The title is a bit awkward but I couldn't found a better one. My problem is as follows:
I have several users stored as documents and I am storing several key-value-pairs or items (which have an id) for each document. Now, if I apply highlighting with hl.snippets=5 I can get the first 5 items. But every user could have several hundreds items, so
- you will not get the most relevant 5 items. You will get the first 5 items ...
Another problem is that
- the highlighted text won't contain the id and so retrieving additional information of the highlighted item text is ugly.
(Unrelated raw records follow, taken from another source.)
Source: an optimization exercise on an open RTL-to-GDS flow (aim: small area and a short achievable clock period). Production flows keep margins and buffers that such runs may drop. At most, simulation tests tie the RTL to the original design; equivalence was not proved. Function not checked in run 1: the RTL went through the layout flow alone. No activity file was given, so power comes from the tool's default toggle rates.

===== config.mk =====
export PLATFORM = sky130hd
export DESIGN_NAME = fifo_top
export DESIGN_NICKNAME = fifo_top
export VERILOG_FILES = /design/flow/design.v
export SDC_FILE = /design/flow/constraint.sdc
export NUM_CORES = 4
export LEC_CHECK = 0
export CAP_MARGIN = 20
export CORE_MARGIN = 2
export CORE_UTILIZATION = 45
export SLEW_MARGIN = 20

===== design.v =====
`timescale 1ns/1ps
module fifo_ptr_sync #(
    parameter int PTR_W = 7
) (
    input  logic             clk,
    input  logic             rst_n,
    input  logic [PTR_W-1:0] ptr_in,
    output logic [PTR_W-1:0] ptr_out
);
    logic [PTR_W-1:0] meta;
    always_ff @(posedge clk or negedge rst_n) begin
        if (!rst_n) begin
            meta    <= '0;
            ptr_out <= '0;
        end else begin
            meta    <= ptr_in;
            ptr_out <= meta;
        end
    end
endmodule
`timescale 1ns/1ps
module fifo_dual_port_ram #(
    parameter int DATA_W = 32,
    parameter int ADDR_W = 6
) (
    input  logic              clk,
    input  logic              wen,
    input  logic [ADDR_W-1:0] waddr,
    input  logic [DATA_W-1:0] wdata,
    input  logic [ADDR_W-1:0] raddr,
    output logic [DATA_W-1:0] rdata
);
    localparam int DEPTH = 1 << ADDR_W;
    logic [DEPTH-1:0][DATA_W-1:0] store;
    logic [DEPTH-1:0]             wsel;
    logic [DEPTH-1:0]             rsel;
    always_comb begin
        for (int i = 0; i < DEPTH; i++) begin
            wsel[i] = wen && (waddr == ADDR_W'(i));
            rsel[i] = (raddr == ADDR_W'(i));
        end
    end
    for (genvar i = 0; i < DEPTH; i++) begin : g_word
        always_ff @(posedge clk) begin
            if (wsel[i]) begin
                store[i] <= wdata;
            end
        end
    end
    always_comb begin
        rdata = '0;
        for (int i = 0; i < DEPTH; i++) begin
            rdata = rdata | (store[i] & {DATA_W{rsel[i]}});
        end
    end
endmodule
`timescale 1ns/1ps
module fifo_write_ctrl #(
    parameter int ADDR_W = 6
) (
    input  logic              clk,
    input  logic              rst_n,
    input  logic              winc,
    input  logic [ADDR_W:0]   rptr_d2,
    output logic              wfull,
    output logic [ADDR_W:0]   wptr,
    output logic              mem_en,
    output logic [ADDR_W-1:0] mem_addr
);
    localparam int PTR_W = ADDR_W + 1;
    logic             wr_accept;
    logic [PTR_W-1:0] wptr_inc;
    logic [PTR_W-1:0] full_match;
    logic             full_if_hold;
    logic             full_if_inc;
    assign wr_accept = winc & ~wfull;
    assign wptr_inc     = wptr + 1'b1;
    assign full_match   = {~rptr_d2[PTR_W-1], rptr_d2[PTR_W-2:0]};
    assign full_if_hold = (wptr == full_match);
    assign full_if_inc  = (wptr_inc == full_match);
    always_ff @(posedge clk or negedge rst_n) begin
        if (!rst_n) begin
            wptr  <= '0;
            wfull <= 1'b0;
        end else begin
            wptr  <= wr_accept ? wptr_inc : wptr;
            wfull <= wr_accept ? full_if_inc : full_if_hold;
        end
    end
    assign mem_en   = wr_accept;
    assign mem_addr = wptr[ADDR_W-1:0];
endmodule
`timescale 1ns/1ps
module fifo_read_ctrl #(
    parameter int DATA_W = 32,
    parameter int ADDR_W = 6
) (
    input  logic              clk,
    input  logic              rst_n,
    input  logic              rinc,
    input  logic [ADDR_W:0]   wptr_d2,
    output logic [DATA_W-1:0] rdata,
    output logic              rempty,
    output logic [ADDR_W:0]   rptr,
    output logic [ADDR_W-1:0] mem_addr,
    input  logic [DATA_W-1:0] mem_data
);
    localparam int PTR_W = ADDR_W + 1;
    logic             rd_accept;
    logic [PTR_W-1:0] rptr_inc;
    logic             empty_if_hold;
    logic             empty_if_inc;
    assign rd_accept = rinc & ~rempty;
    assign rptr_inc      = rptr + 1'b1;
    assign empty_if_hold = (rptr == wptr_d2);
    assign empty_if_inc  = (rptr_inc == wptr_d2);
    assign mem_addr = rptr[ADDR_W-1:0];
    always_ff @(posedge clk or negedge rst_n) begin
        if (!rst_n) begin
            rptr   <= '0;
            rempty <= 1'b1;
        end else begin
            rptr   <= rd_accept ? rptr_inc : rptr;
            rempty <= rd_accept ? empty_if_inc : empty_if_hold;
        end
    end
    always_ff @(posedge clk or negedge rst_n) begin
        if (!rst_n) begin
            rdata <= '0;
        end else if (rd_accept) begin
            rdata <= mem_data;
        end
    end
endmodule
`timescale 1ns/1ps
module async_fifo #(
    parameter int DATA_W = 32,
    parameter int ADDR_W = 6
) (
    input  logic              clk,
    input  logic              rst_n,
    input  logic              winc,
    input  logic [DATA_W-1:0] wdata,
    output logic              wfull,
    input  logic              rinc,
    output logic [DATA_W-1:0] rdata,
    output logic              rempty
);
    localparam int PTR_W = ADDR_W + 1;
    logic [PTR_W-1:0]  wptr, wptr_d2;
    logic [PTR_W-1:0]  rptr, rptr_d2;
    logic              wr_en;
    logic [ADDR_W-1:0] wr_addr;
    logic [ADDR_W-1:0] rd_addr;
    logic [DATA_W-1:0] rd_data;
    fifo_write_ctrl #(.ADDR_W(ADDR_W)) u_write_ctrl (
        .clk      (clk),
        .rst_n    (rst_n),
        .winc     (winc),
        .rptr_d2  (rptr_d2),
        .wfull    (wfull),
        .wptr     (wptr),
        .mem_en   (wr_en),
        .mem_addr (wr_addr)
    );
    fifo_ptr_sync #(.PTR_W(PTR_W)) u_wptr_sync (
        .clk     (clk),
        .rst_n   (rst_n),
        .ptr_in  (wptr),
        .ptr_out (wptr_d2)
    );
    fifo_ptr_sync #(.PTR_W(PTR_W)) u_rptr_sync (
        .clk     (clk),
        .rst_n   (rst_n),
        .ptr_in  (rptr),
        .ptr_out (rptr_d2)
    );
    fifo_dual_port_ram #(
        .DATA_W (DATA_W),
        .ADDR_W (ADDR_W)
    ) u_ram (
        .clk   (clk),
        .wen   (wr_en),
        .waddr (wr_addr),
        .wdata (wdata),
        .raddr (rd_addr),
        .rdata (rd_data)
    );
    fifo_read_ctrl #(
        .DATA_W (DATA_W),
        .ADDR_W (ADDR_W)
    ) u_read_ctrl (
        .clk      (clk),
        .rst_n    (rst_n),
        .rinc     (rinc),
        .wptr_d2  (wptr_d2),
        .rdata    (rdata),
        .rempty   (rempty),
        .rptr     (rptr),
        .mem_addr (rd_addr),
        .mem_data (rd_data)
    );
endmodule
`timescale 1ns/1ps
module fifo_top (
    input  logic        clk,
    input  logic        rst_n,
    input  logic        winc,
    input  logic [31:0] wdata,
    output logic        wfull,
    input  logic        rinc,
    output logic [31:0] rdata,
    output logic        rempty
);
    async_fifo #(
        .DATA_W (32),
        .ADDR_W (6)
    ) u_fifo (
        .clk    (clk),
        .rst_n  (rst_n),
        .winc   (winc),
        .wdata  (wdata),
        .wfull  (wfull),
        .rinc   (rinc),
        .rdata  (rdata),
        .rempty (rempty)
    );
endmodule

===== run.sh =====
#!/bin/bash
# synth_recipe.tcl (not shown) runs the flow's synth.tcl, then flattens the netlist and writes it again
# the make line also repeats each setting of config.mk as NAME=value (left out here)
make -C /OpenROAD-flow-scripts/flow DESIGN_CONFIG=/design/flow/config.mk WORK_HOME=/design/flow/orfs CLKGATE_MAP_FILE= SYNTH_SCRIPT=/design/flow/synth_recipe.tcl finish

===== constraint.sdc =====
create_clock -name core_clock -period 4.5 [get_ports {clk}]
set_input_delay 0.9000 -clock core_clock [delete_from_list [all_inputs] [get_ports {clk}]]
set_output_delay 0.9000 -clock core_clock [all_outputs]
set_load 0.01 [all_outputs]

==> results by group, run 1 <==
Pwr
  – Leakage power: 28.9 nW
  – Cell internal pwr: around 35 mW
  – Reg power frac: between 40% and 50%
  – Sw frac: between 30 and 40%
  – Pwr dens: between 500 and 600 nW/µm²
  – Clk pwr share: roughly a third
  – Comb pwr share: a little under a fifth
  – Net switching power: ~15 mW
  – VDD IR-drop max: roughly 0.50 mV
  – Power Total: about 50 mW

Timing
  – Final min period: approximately 4.2 ns
  – Fin crit share: just over 90%
  – Worst Max-Slew Pin Slew: 1.31 ns
  – Fin Hold WS: between 0.08 and 0.09 ns
  – Max-slew violation count: 0
  – Fmax: 0.239 GHz
  – Setup tns final: 0 ns
  – RSZ-0062 raised after global routing: no
  – Slew headroom: between 10 and 15%
  – Final Hold Viols: 0
  – Worst Clk Skew: 0.0469 ns
  – Final setup fails: 0

Flow run
  – Max Cap Viol: 0

Critical path
  – R2r setup slk: ~0.32 ns
  – Crit path required time: 5.21 ns
  – WP buf/inv: 1
  – Critical Path Source: u_fifo.u_read_ctrl.rptr[3]$_DFFE_PN0P_
  – Worst Setup End Kind: flop
  – R2r startpoint: u_fifo.u_read_ctrl.rptr[3]$_DFFE_PN0P_
  – Critical path's top delay family: simple AND/OR/NAND/NOR gates
  – CP cell instances: or2b_2, nor2_4, buf_12, a2111oi_0, nand3_1, nor4_1, a31oi_1
  – CP Class: reg -> reg
  – Worst path max stage delay: slightly below 0.9 ns
  – Critical Path AT: between 4 and 5 ns
  – Critical Path Fanout Max: 20
  – CP max stage cell: or2b_2
  – Crit path launch type: flop

Synth
  – Post-synth top flop: edfxtp_1
  – Synth area leader: edfxtp_1
  – Register bit total from synthesis: 2,124
  – Commonest cells in the netlist: edfxtp_1 (2,048), a22oi_1 (780), nor2_1 (161), clkbuf_1 (141), and3_1 (139)
  – Cell with the most instances after synthesis: edfxtp_1
  – Syn Std Cell Area: between 70,000 and 80,000 µm²
  – Asr flop ratio synth: ~3.6%
  – Share of the yosys chip area belonging to registers: between 80 and 90%
  – Yosys Warn Count: 4
  – Yosys top cell area share: between 70% and 80%
  – Synth cell types: 63
  – Post-synth EDFFs: between 2k and 2.5k
  – Avg Inst Size Synth: roughly 18 µm²
  – Syn_nets: about 4.3k
  – Post-Synthesis Cells: 4,227
  – Ranking of synthesized cells by area: edfxtp_1 (80%), a22oi_1 (7.6%), dfrtp_1 (2.4%)

Floorplan
  – Chip height: 418 µm
  – Row count: about 150
  – Io pins: 70
  – Core Footprint: about 170,000 µm²
  – Total die area: roughly 170,000 µm²
  – Die X: between 400 and 500 µm
  – Initial Utilization: between 40% and 50%

Clock network
  – Clock tree sinks: approximately 2.1k
  – Clock transition at path regs: ~0.07 ns
  – Worst-Skew Late Latency: between 0.8 and 0.9 ns
  – CTS buffer count: 206
  – Root buf cell: clkbuf_16
  – Hold-fix buffers at CTS: 0
  – CTS Buffer Depth: 3
  – H-tree levels: 4
  – TritonCTS clock tree: done
  – PostCTS Resize Cnt: 0
  – # Post-CTS Setup Buffers: 0

Finish
  – Nets: 4,617
  – Fraction of layout instances using a drive strength above 1: about 17%
  – Synth-to-Final Area Change: 17.3%
  – Util after Layout: between 50% and 60%

Global route
  – Grt ovf: 0
  – Initial antenna violation count: 26
  – GRT met3 Usage: between 10% and 20%
  – Routing usage on met1: between 50% and 60%
  – Most Used Layer, Global Route: met2
  – First-pass GRT wire length: about 440,000 µm
  – Met2 Resource Use GR: roughly 54%
  – Vias in the first global route: roughly 46k
  – GRT Total Usage: between 30% and 40%
  – Largest net degree at the start of global routing: 65

Run status
  – Status: finished clean

Worst hold path
  – Worst min path class: in -> async

Drt
  – Starting DRT DRC Count: 12.4k
  – Router iterations before antenna repair: 7
  – Avg WL per Cell: 48.8 µm
  – Detailed Route WL: 342,000 µm
  – Drt via density: roughly 7.4
  – Routed Antenna Nets: 0
  – Vias: approximately 52k
  – Drt drc: 0

Placed design
  – Routability cong.: about 0.93
  – HPWL Detailed: around 190,000 µm
  – Port Buffers: a little under 70
==> area by class of cell <==
type | count | area, µm²
flip-flops and latches | 2124 | 63400
well taps | 2218 | 2780
inverters | 4 | 15.0
multi-input cells | 1864 | 13700
fillers | 13200 | 79300
clock inverters | 115 | 958
diodes | 20 | 50.0
repair buffers | 373 | 3940
clock buffers | 276 | 5650
==> routing by layer <==
layer	wire length (µm)	vias up
met5	184	-
met4	26900	27
met3	59800	1409
met2	141000	5986
met1	114000	26200
li1	-	18400
==> placed cells by master, fill, tap and decap left out, types with 16 or more instances in the layout <==
cell / instances
clkbuf_16: 210
nor2_4: 126
diode_2: 20
xnor2_1: 17
clkbuf_1: 51
a31oi_1: 19
nand3_1: 77
clkinv_2: 40
a22oi_1: 780
a221oi_1: 35
a21oi_1: 35
nand4_1: 138
nor2_1: 41
a2111oi_0: 38
clkinv_1: 44
edfxtp_1: 2048
mux2i_1: 16
buf_12: 83
buf_2: 16
clkdlybuf4s50_1: 36
a22o_1: 61
nor4_1: 38
and3_1: 139
nor3_1: 30
nand2_1: 100
dfrtp_1: 71
buf_4: 235
==> cell families after synthesis <==
family	Yosys count	synth area share, %
DFF	2124	82.1
AOI/OAI and AO/OA	1035	10.3
and+or+nand+nor	768	5.37
buffers and inverters	239	1.40
xor gates and xnor gates	28	0.318
muxes	25	0.339
adders and majority gates	8	0.130
==> sequential cells by signal, summed over array words and instances, names as in the netlist <==
| register | flops |
|---|---|
| u_fifo.u_write_ctrl.wptr | 7 |
| u_fifo.u_write_ctrl.wfull | 1 |
| u_fifo.u_read_ctrl.rempty | 1 |
| u_fifo.u_read_ctrl.rptr | 7 |
| u_fifo.u_read_ctrl.rdata | 32 |
| u_fifo.u_rptr_sync.ptr_out | 7 |
| u_fifo.u_wptr_sync.ptr_out | 7 |
| u_fifo.u_rptr_sync.meta | 7 |
| u_fifo.u_wptr_sync.meta | 7 |
| u_fifo.u_ram.store | 2048 |
==> stage by stage <==
stage,setup slack [ns],instance area [µm²],cells
finish,0.319,90500,6994
global route,0.426,90500,6975
CTS,0.559,90300,6970
detailed placement,0.572,83700,6579
global placement,0.451,83600,6575
floorplan,0.288,77200,4227
==> final timing paths <==
check / cells after the start / endpoint
setup / recovery: 7 / u_fifo.u_read_ctrl.rdata[25]$_DFFE_PN0P_
hold / removal: 1 / u_fifo.u_rptr_sync.ptr_out[6]$_DFF_PN0_
setup reg to reg: 7 / u_fifo.u_read_ctrl.rdata[25]$_DFFE_PN0P_
hold reg to reg: 0 / u_fifo.u_wptr_sync.ptr_out[0]$_DFF_PN0_
max in group asynchronous: 2 / u_fifo.u_read_ctrl.rdata[0]$_DFFE_PN0P_
min in group core_clock: 0 / u_fifo.u_wptr_sync.ptr_out[0]$_DFF_PN0_
==> power groups by stage <==
stage | combinational, mW | sequential, mW | clock (mW)
floorplan | 3.74 | 23.5 | 0
global placement | 8.83 | 23.8 | 0
detailed placement | 8.91 | 23.8 | 0
CTS | 8.94 | 23.4 | 17.1
global route | 9.34 | 23.4 | 17.9
finish | 9.49 | 23.4 | 17.2
==> run 2: changes to the inputs <==
--- a/design.v
+++ b/design.v
@@ -29,3 +29,3 @@
     input  logic [DATA_W-1:0] wdata,
-    input  logic [ADDR_W-1:0] raddr,
+    input  logic [(1<<ADDR_W)-1:0] rsel,
     output logic [DATA_W-1:0] rdata
@@ -35,3 +35,2 @@
     logic [DEPTH-1:0]             wsel;
-    logic [DEPTH-1:0]             rsel;
     always_comb begin
@@ -39,3 +38,2 @@
             wsel[i] = wen && (waddr == ADDR_W'(i));
-            rsel[i] = (raddr == ADDR_W'(i));
         end
@@ -104,3 +102,3 @@
     output logic [ADDR_W:0]   rptr,
-    output logic [ADDR_W-1:0] mem_addr,
+    output logic [(1<<ADDR_W)-1:0] mem_sel,
     input  logic [DATA_W-1:0] mem_data
@@ -116,3 +114,9 @@
     assign empty_if_inc  = (rptr_inc == wptr_d2);
-    assign mem_addr = rptr[ADDR_W-1:0];
+    always_ff @(posedge clk or negedge rst_n) begin
+        if (!rst_n) begin
+            mem_sel <= (1<<ADDR_W)'(1);
+        end else if (rd_accept) begin
+            mem_sel <= {mem_sel[(1<<ADDR_W)-2:0], mem_sel[(1<<ADDR_W)-1]};
+        end
+    end
     always_ff @(posedge clk or negedge rst_n) begin
@@ -153,3 +157,3 @@
     logic [ADDR_W-1:0] wr_addr;
-    logic [ADDR_W-1:0] rd_addr;
+    logic [(1<<ADDR_W)-1:0] rd_sel;
     logic [DATA_W-1:0] rd_data;
@@ -185,3 +189,3 @@
         .wdata (wdata),
-        .raddr (rd_addr),
+        .rsel  (rd_sel),
         .rdata (rd_data)
@@ -199,3 +203,3 @@
         .rptr     (rptr),
-        .mem_addr (rd_addr),
+        .mem_sel  (rd_sel),
         .mem_data (rd_data)
--- a/config.mk
+++ b/config.mk
@@ -10,2 +10,3 @@
 export CORE_UTILIZATION = 45
+export SETUP_SLACK_MARGIN = 2.3
 export SLEW_MARGIN = 20
==> results by group, run 2 <==
Clock network
  – H-tree levels: 4
  – Clock transition at path regs: 0.06 ns
  – CTS Buffer Depth: 3
  – Clock tree sinks: roughly 2.2k
  – Worst-Skew Late Latency: just under 0.9 ns
  – CTS buffer count: 214
  – TritonCTS clock tree: done
  – Root buf cell: clkbuf_16

Critical path
  – Critical Path Fanout Max: 3
  – Worst path max stage delay: 0.59 ns
  – R2r startpoint: u_fifo.u_read_ctrl.mem_sel[8]$_DFFE_PN0P_
  – R2r setup slk: about 2.1 ns
  – Critical Path AT: about 1.6 ns
  – CP cell instances: buf_6
  – Crit path launch type: flop
  – CP Class: reg -> out
  – Crit path required time: around 3.6 ns
  – Critical path's top delay family: flip-flops
  – Worst Setup End Kind: output port
  – Critical Path Source: u_fifo.u_read_ctrl.rdata[10]$_DFFE_PN0P_
  – WP buf/inv: 1
  – CP max stage cell: dfrtp_2
  – Worst r2r path cells: 4
  – Reg-to-reg endpoint: u_fifo.u_read_ctrl.rdata[3]$_DFFE_PN0P_

Finish
  – Reg area: ~65,000 µm²
  – Non-Filler Instances: between 7k and 8k
  – Nets: roughly 4.8k
  – Synth-to-Final Area Change: 22.1%
  – Biggest regs: u_fifo.u_ram.store x2048, u_fifo.u_read_ctrl.mem_sel x64, u_fifo.u_read_ctrl.rdata x32
  – Area taken by multi-input logic gates: 13,500 µm²
  – Commonest non-fill, non-tap cells in the layout: edfxtp_1 (2,048), a22oi_1 (658), buf_4 (281)
  – Fillers: between 10k and 15k
  – Finished Cell Area: approximately 96,000 µm²
  – Fraction of layout instances using a drive strength above 1: a little over a quarter
  – Util after Layout: between 50% and 60%
  – Largest Register: u_fifo.u_ram.store
  – Max reg flops: 2,048
  – Commonest non-fill, non-tap cell in the layout: edfxtp_1

Global route
  – GRT met3 Usage: between 10% and 20%
  – Initial antenna violation count: 34
  – GRT Total Usage: 38.1%
  – Most Used Layer, Global Route: met2
  – First-pass GRT wire length: roughly 450,000 µm
  – Largest net degree at the start of global routing: between 90 and 100
  – Met2 Resource Use GR: a little over half
  – Grt ovf: 0
  – Vias in the first global route: slightly below 50k
  – Routing usage on met1: a little under 50%

Drt
  – Detailed Route WL: roughly 350,000 µm
  – Vias: 52.7k
  – Drt drc: 0
  – Drt via density: roughly 7.2
  – Avg WL per Cell: 48.1 µm
  – Router iterations before antenna repair: 7
  – Starting DRT DRC Count: about 12k
  – Routed Antenna Nets: 0

Pwr
  – Pwr dens: about 470 nW/µm²
  – VDD IR-drop max: between 0.4 and 0.5 mV
  – Power Total: 45.0 mW
  – Leakage power: 31.3 nW

Floorplan
  – Core Footprint: about 170,000 µm²
  – Die X: ~420 µm
  – Initial Utilization: between 40 and 50%
  – Total die area: roughly 180,000 µm²
  – Io pins: 70
  – Chip height: 423 µm
  – Row count: between 150 and 200

Synth
  – Cell with the most instances after synthesis: edfxtp_1
  – Avg Inst Size Synth: about 19 µm²
  – Synth area leader: edfxtp_1
  – Register bit total from synthesis: between 2k and 2.5k
  – Yosys top cell area share: approximately four fifths
  – Commonest cells in the netlist: edfxtp_1 (2,048), a22oi_1 (766), nand2_1 (217), nand4_1 (191), dfrtp_1 (138)
  – Post-synth EDFFs: slightly above 2k
  – Yosys Warn Count: 4
  – Share of the yosys chip area belonging to registers: slightly above 80%
  – Ranking of synthesized cells by area: edfxtp_1 (78%), a22oi_1 (7.3%), dfrtp_1 (4.4%)
  – Syn Std Cell Area: 78,800 µm²
  – Post-Synthesis Cells: 4,216
  – Synth cell types: 43
  – Post-synth top flop: edfxtp_1
  – Asr flop ratio synth: under 10%
  – Syn_nets: about 4.3k

Timing
  – Max-slew violation count: 0
  – Final min period: 2.51 ns
  – Fin crit share: between 50 and 60%
  – Final WS setup: 1.99 ns
  – Worst Clk Skew: roughly 0.044 ns
  – Fmax: about 0.40 GHz
  – Slew headroom: between 30% and 40%
  – Worst Max-Slew Pin Slew: roughly 1.0 ns
  – Setup tns final: 0 ns
  – Final setup fails: 0
  – Final Hold Viols: 0
  – Fin Hold WS: just under 0.09 ns
  – RSZ-0062 raised after global routing: yes

Run status
  – Status: finished clean

Worst hold path
  – Worst min path class: in -> async

Placed design
  – Routability cong.: 0.891
  – Post-Place Cells: about 6.6k
  – HPWL Detailed: 180,000 µm
  – Port Buffers: 69
  – Cell area after placement: 83,400 µm²
  – Pre-CTS setup slack: ~0.81 ns

Flow run
  – Max Cap Viol: 0
==> run 2: cell count changes in the layout (fill, tap and decap cells not counted), moves of 57 or more <==
cell,delta
buf_6,+112
nor2_4,-63
buf_12,+57
a22oi_2,+108
nand2_1,+105
a22oi_1,-122
and3_1,-137
==> run 2: cell type report <==
type | count | area share, %
sequential | 2188 | 67.8
multi-input combinational | 1741 | 14.0
timing repair buffer | 616 | 7.86
clock buffer | 299 | 6.25
tap | 2325 | 3.02
clock inverter | 106 | 0.984
antenna | 23 | 0.0598
inverter | 2 | 0.00780
==> run 2: worst register-to-register path, cell delays in order (launching register included) <==
cell and delay, ns:
dfrtp_4 0.59, buf_12 0.19, a222oi_1 0.63, nand4_1 0.42
o32a_1 0.40
==> run 2: timing repair <==
item	CTS	global route
pin swaps	78	80
hold buffers	0	0
buffers inserted	242	56
cloned	11	9
endpoints found under the setup margin	1708	854
gates resized for setup	527	170
hold endpoints to repair	0	0
==> run 2: report_power, final <==
| group | internal, mW | leakage [nW] | total, mW | switching, mW |
|---|---|---|---|---|
| Clock | 10.2 | 3.41 | 17.9 | 7.75 |
| Combinational | 0.945 | 7.74 | 3.28 | 2.34 |
| Sequential | 23.2 | 20.1 | 23.8 | 0.582 |
| Total | 34.3 | 31.3 | 45.0 | 10.7 |
==> run 2: logic make-up (layout without fill, tap and decap cells) <==
group	Yosys count	count (layout)	share of synthesized area, %
flip-flops	2188	2188	82.5
AO/OA/AOI/OAI	1069	1069	10.8
AND/OR/NAND/NOR	635	637	3.97
buffers and inverters	289	1023	2.31
XOR/XNOR	29	29	0.357
adder cells (fa/ha/maj)	5	5	0.0794
multiplexers	1	1	0.0127
other	0	23	0
==> run 2: routing by layer <==
layer	vias to the layer above	wire length (µm)
met5	-	337
met4	40	30200
met2	5984	146000
li1	18700	-
met1	26500	113000
met3	1474	61600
Example where items are emails:
user1 has item1 { text:"developers developers developers", id:1, title:"ms" }
item2 { text:"c# development", id:2, title:"nice!" }
...
item77 ...
user2 has item1 { text:"nice restaurant", id:3, title:"bla"}
item2 { text:"best cafe", id:4, title:"blup"}
...
item223 ...
Now if I use highlighting for the text field and query against "restaurant" I get user2 and the text nice <b>restaurant</b>
. But how can I determine the id of the highlighted text to display e.g. the title of this item? And what happens if more relevant items are listed at the end of the item-list? Highlighting won't display those ...
So how can I find the best items of a documents with multiple such items?
I added my two findings as answers, but as I will point out each of them has its own drawbacks.
Could anyone point me to a better solution?